## config.mk

```make
export PLATFORM = sky130hd
export DESIGN_NAME = scoreboard_hazard
export DESIGN_NICKNAME = d
export VERILOG_FILES = /design/src/rtl/scoreboard_hazard.sv
export SDC_FILE = /design/constraint.sdc
export NUM_CORES = 1
export LEC_CHECK = 0
export ABC_AREA = 1
export BUFFER_PORTS_ARGS = -buffer_cell sky130_fd_sc_hd__buf_2
export CORE_ASPECT_RATIO = 0.5
export CORE_UTILIZATION = 62
export DETAILED_ROUTE_END_ITERATION = 8
export PLACE_DENSITY = 0.85
export SETUP_SLACK_MARGIN = 0.15
export SLEW_MARGIN = 20
export SYNTH_ARGS = -nofsm -noshare
export SYNTH_HDL_FRONTEND = slang
export SYNTH_SLANG_ARGS = --single-unit
```

## constraint.sdc

```tcl
create_clock -name clk -period 5.4 [get_ports clk]
set_clock_uncertainty 0.05 [all_clocks]
set_input_delay 0.54 -clock clk [delete_from_list [all_inputs] [get_ports clk]]
set_output_delay 0.54 -clock clk [all_outputs]
set_load 0.01 [all_outputs]
```
`src/rtl/cpu_port_pins.sv`:
```
`default_nettype none
// ============================================================================
// Module      : cpu_port_pins
// Description : Resolves the effective level of the eight 6510 CPU port pins
//               from the DDR/data registers, external pull-ups, the cassette
//               sense input and the charge fade of the two floating pins.
//               Drives the C64 banking lines and the cassette motor/write
//               lines. pins_o is the read-back source for $01 reads.
// Revision    : 1.0 - initial release
// ----------------------------------------------------------------------------
// Ports
//   clk            in   1  system clock
//   reset_n        in   1  asynchronous active-low reset
//   cpuport_ddr    in   8  port direction register, 1 = output
//   cpuport_value  in   8  port data register
//   tape_sense_i   in   1  cassette button sense (async), 0 = pressed
//   pins_o         out  8  registered effective pin levels
//   lo_ram         out  1  LORAM  (pins_o[0])
//   hi_ram         out  1  HIRAM  (pins_o[1])
//   charen         out  1  CHAREN (pins_o[2])
//   tape_write_o   out  1  cassette write line (pins_o[3])
//   tape_motor_o   out  1  1 = motor on (bit 5 driven low)
//   bank_changed   out  1  one-cycle pulse when {charen,hi_ram,lo_ram} moves
// ============================================================================
module cpu_port_pins #(
  parameter int                FADE_W      = 24,
  // Must be >= 2: the terminal count is FADE_CYCLES-1 and must be reachable
  // after at least one increment.
  parameter logic [FADE_W-1:0] FADE_CYCLES = 24'd14_000_000,
  parameter logic [7:0]        PULLUP_MASK = 8'h2F,
  parameter logic [7:0]        FLOAT_MASK  = 8'hC0
) (
  input  logic       clk,
  input  logic       reset_n,
  input  logic [7:0] cpuport_ddr,
  input  logic [7:0] cpuport_value,
  input  logic       tape_sense_i,
  output logic [7:0] pins_o,
  output logic       lo_ram,
  output logic       hi_ram,
  output logic       charen,
  output logic       tape_write_o,
  output logic       tape_motor_o,
  output logic       bank_changed
);

  localparam logic [7:0]        PINS_RESET = 8'h37;
  localparam logic [FADE_W-1:0] FADE_LAST  =
    FADE_CYCLES - {{(FADE_W-1){1'b0}}, 1'b1};

  // --------------------------------------------------------------------------
  // Cassette sense synchroniser. Resets to 1 (button released) so a reset
  // never shows a spurious press on bit 4.
  // --------------------------------------------------------------------------
  logic sense_meta;
  logic sense_s;

  always_ff @(posedge clk or negedge reset_n) begin
    if (!reset_n) begin
      sense_meta <= 1'b1;
      sense_s    <= 1'b1;
    end else begin
      sense_meta <= tape_sense_i;
      sense_s    <= sense_meta;
    end
  end

  // --------------------------------------------------------------------------
  // Floating-pin charge model. A floating bit keeps the last level it was
  // driven with; a stored 1 leaks away after FADE_CYCLES undriven clocks.
  //   HELD   : ddr=1, charge follows value, counter parked at 0
  //   FADING : ddr=0, charge=1, counter running
  //   EMPTY  : ddr=0, charge=0, counter parked at 0
  // The counter is cleared on terminal count so it can never wrap.
  // --------------------------------------------------------------------------
  logic [7:0] charge;

  for (genvar i = 0; i < 8; i++) begin : g_bit
    if (FLOAT_MASK[i]) begin : g_float
      logic              chg;
      logic [FADE_W-1:0] cnt;

      always_ff @(posedge clk or negedge reset_n) begin
        if (!reset_n) begin
          chg <= 1'b0;
          cnt <= '0;
        end else if (cpuport_ddr[i]) begin
          // Driving the pin (re)charges it; any fade in progress is abandoned.
          chg <= cpuport_value[i];
          cnt <= '0;
        end else if (chg) begin
          if (cnt == FADE_LAST) begin
            chg <= 1'b0;
            cnt <= '0;
          end else begin
            cnt <= cnt + 1'b1;
          end
        end
      end

      assign charge[i] = chg;
    end else begin : g_fixed
      assign charge[i] = 1'b0;
    end
  end

  // --------------------------------------------------------------------------
  // Next pin level. An output bit always wins; an input bit takes its source
  // from the board: tape sense on bit 4, stored charge on floating bits,
  // pull-up (or nothing) elsewhere. Computed only from the current ddr/value
  // pair, so a simultaneous change of both never exposes a mixed state.
  // --------------------------------------------------------------------------
  logic [7:0] pins_next;

  always_comb begin
    pins_next = '0;
    for (int i = 0; i < 8; i++) begin
      if (cpuport_ddr[i]) begin
        pins_next[i] = cpuport_value[i];
      end else if (i == 4) begin
        pins_next[i] = sense_s;
      end else if (FLOAT_MASK[i]) begin
        pins_next[i] = charge[i];
      end else begin
        pins_next[i] = PULLUP_MASK[i];
      end
    end
  end

  // --------------------------------------------------------------------------
  // Output registers. bank_changed compares the incoming banking bits with
  // those currently presented, so it rises together with the new levels.
  // --------------------------------------------------------------------------
  always_ff @(posedge clk or negedge reset_n) begin
    if (!reset_n) begin
      pins_o       <= PINS_RESET;
      tape_motor_o <= 1'b0;
      bank_changed <= 1'b0;
    end else begin
      pins_o       <= pins_next;
      tape_motor_o <= cpuport_ddr[5] & ~cpuport_value[5];
      bank_changed <= (pins_next[2:0] != pins_o[2:0]);
    end
  end

  assign lo_ram       = pins_o[0];
  assign hi_ram       = pins_o[1];
  assign charen       = pins_o[2];
  assign tape_write_o = pins_o[3];

endmodule
`default_nettype wire

```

* * * * * * *

◆ Your goal ◆
Repeat every record exactly as written, please.

◆ Output of the task ◆
## config.mk

```make
export PLATFORM = sky130hd
export DESIGN_NAME = scoreboard_hazard
export DESIGN_NICKNAME = d
export VERILOG_FILES = /design/src/rtl/scoreboard_hazard.sv
export SDC_FILE = /design/constraint.sdc
export NUM_CORES = 1
export LEC_CHECK = 0
export ABC_AREA = 1
export BUFFER_PORTS_ARGS = -buffer_cell sky130_fd_sc_hd__buf_2
export CORE_ASPECT_RATIO = 0.5
export CORE_UTILIZATION = 62
export DETAILED_ROUTE_END_ITERATION = 8
export PLACE_DENSITY = 0.85
export SETUP_SLACK_MARGIN = 0.15
export SLEW_MARGIN = 20
export SYNTH_ARGS = -nofsm -noshare
export SYNTH_HDL_FRONTEND = slang
export SYNTH_SLANG_ARGS = --single-unit
```

## constraint.sdc

```tcl
create_clock -name clk -period 5.4 [get_ports clk]
set_clock_uncertainty 0.05 [all_clocks]
set_input_delay 0.54 -clock clk [delete_from_list [all_inputs] [get_ports clk]]
set_output_delay 0.54 -clock clk [all_outputs]
set_load 0.01 [all_outputs]
```
`src/rtl/cpu_port_pins.sv`:
```
`default_nettype none
// ============================================================================
// Module      : cpu_port_pins
// Description : Resolves the effective level of the eight 6510 CPU port pins
//               from the DDR/data registers, external pull-ups, the cassette
//               sense input and the charge fade of the two floating pins.
//               Drives the C64 banking lines and the cassette motor/write
//               lines. pins_o is the read-back source for $01 reads.
// Revision    : 1.0 - initial release
// ----------------------------------------------------------------------------
// Ports
//   clk            in   1  system clock
//   reset_n        in   1  asynchronous active-low reset
//   cpuport_ddr    in   8  port direction register, 1 = output
//   cpuport_value  in   8  port data register
//   tape_sense_i   in   1  cassette button sense (async), 0 = pressed
//   pins_o         out  8  registered effective pin levels
//   lo_ram         out  1  LORAM  (pins_o[0])
//   hi_ram         out  1  HIRAM  (pins_o[1])
//   charen         out  1  CHAREN (pins_o[2])
//   tape_write_o   out  1  cassette write line (pins_o[3])
//   tape_motor_o   out  1  1 = motor on (bit 5 driven low)
//   bank_changed   out  1  one-cycle pulse when {charen,hi_ram,lo_ram} moves
// ============================================================================
module cpu_port_pins #(
  parameter int                FADE_W      = 24,
  // Must be >= 2: the terminal count is FADE_CYCLES-1 and must be reachable
  // after at least one increment.
  parameter logic [FADE_W-1:0] FADE_CYCLES = 24'd14_000_000,
  parameter logic [7:0]        PULLUP_MASK = 8'h2F,
  parameter logic [7:0]        FLOAT_MASK  = 8'hC0
) (
  input  logic       clk,
  input  logic       reset_n,
  input  logic [7:0] cpuport_ddr,
  input  logic [7:0] cpuport_value,
  input  logic       tape_sense_i,
  output logic [7:0] pins_o,
  output logic       lo_ram,
  output logic       hi_ram,
  output logic       charen,
  output logic       tape_write_o,
  output logic       tape_motor_o,
  output logic       bank_changed
);

  localparam logic [7:0]        PINS_RESET = 8'h37;
  localparam logic [FADE_W-1:0] FADE_LAST  =
    FADE_CYCLES - {{(FADE_W-1){1'b0}}, 1'b1};

  // --------------------------------------------------------------------------
  // Cassette sense synchroniser. Resets to 1 (button released) so a reset
  // never shows a spurious press on bit 4.
  // --------------------------------------------------------------------------
  logic sense_meta;
  logic sense_s;

  always_ff @(posedge clk or negedge reset_n) begin
    if (!reset_n) begin
      sense_meta <= 1'b1;
      sense_s    <= 1'b1;
    end else begin
      sense_meta <= tape_sense_i;
      sense_s    <= sense_meta;
    end
  end

  // --------------------------------------------------------------------------
  // Floating-pin charge model. A floating bit keeps the last level it was
  // driven with; a stored 1 leaks away after FADE_CYCLES undriven clocks.
  //   HELD   : ddr=1, charge follows value, counter parked at 0
  //   FADING : ddr=0, charge=1, counter running
  //   EMPTY  : ddr=0, charge=0, counter parked at 0
  // The counter is cleared on terminal count so it can never wrap.
  // --------------------------------------------------------------------------
  logic [7:0] charge;

  for (genvar i = 0; i < 8; i++) begin : g_bit
    if (FLOAT_MASK[i]) begin : g_float
      logic              chg;
      logic [FADE_W-1:0] cnt;

      always_ff @(posedge clk or negedge reset_n) begin
        if (!reset_n) begin
          chg <= 1'b0;
          cnt <= '0;
        end else if (cpuport_ddr[i]) begin
          // Driving the pin (re)charges it; any fade in progress is abandoned.
          chg <= cpuport_value[i];
          cnt <= '0;
        end else if (chg) begin
          if (cnt == FADE_LAST) begin
            chg <= 1'b0;
            cnt <= '0;
          end else begin
            cnt <= cnt + 1'b1;
          end
        end
      end

      assign charge[i] = chg;
    end else begin : g_fixed
      assign charge[i] = 1'b0;
    end
  end

  // --------------------------------------------------------------------------
  // Next pin level. An output bit always wins; an input bit takes its source
  // from the board: tape sense on bit 4, stored charge on floating bits,
  // pull-up (or nothing) elsewhere. Computed only from the current ddr/value
  // pair, so a simultaneous change of both never exposes a mixed state.
  // --------------------------------------------------------------------------
  logic [7:0] pins_next;

  always_comb begin
    pins_next = '0;
    for (int i = 0; i < 8; i++) begin
      if (cpuport_ddr[i]) begin
        pins_next[i] = cpuport_value[i];
      end else if (i == 4) begin
        pins_next[i] = sense_s;
      end else if (FLOAT_MASK[i]) begin
        pins_next[i] = charge[i];
      end else begin
        pins_next[i] = PULLUP_MASK[i];
      end
    end
  end

  // --------------------------------------------------------------------------
  // Output registers. bank_changed compares the incoming banking bits with
  // those currently presented, so it rises together with the new levels.
  // --------------------------------------------------------------------------
  always_ff @(posedge clk or negedge reset_n) begin
    if (!reset_n) begin
      pins_o       <= PINS_RESET;
      tape_motor_o <= 1'b0;
      bank_changed <= 1'b0;
    end else begin
      pins_o       <= pins_next;
      tape_motor_o <= cpuport_ddr[5] & ~cpuport_value[5];
      bank_changed <= (pins_next[2:0] != pins_o[2:0]);
    end
  end

  assign lo_ram       = pins_o[0];
  assign hi_ram       = pins_o[1];
  assign charen       = pins_o[2];
  assign tape_write_o = pins_o[3];

endmodule
`default_nettype wire

```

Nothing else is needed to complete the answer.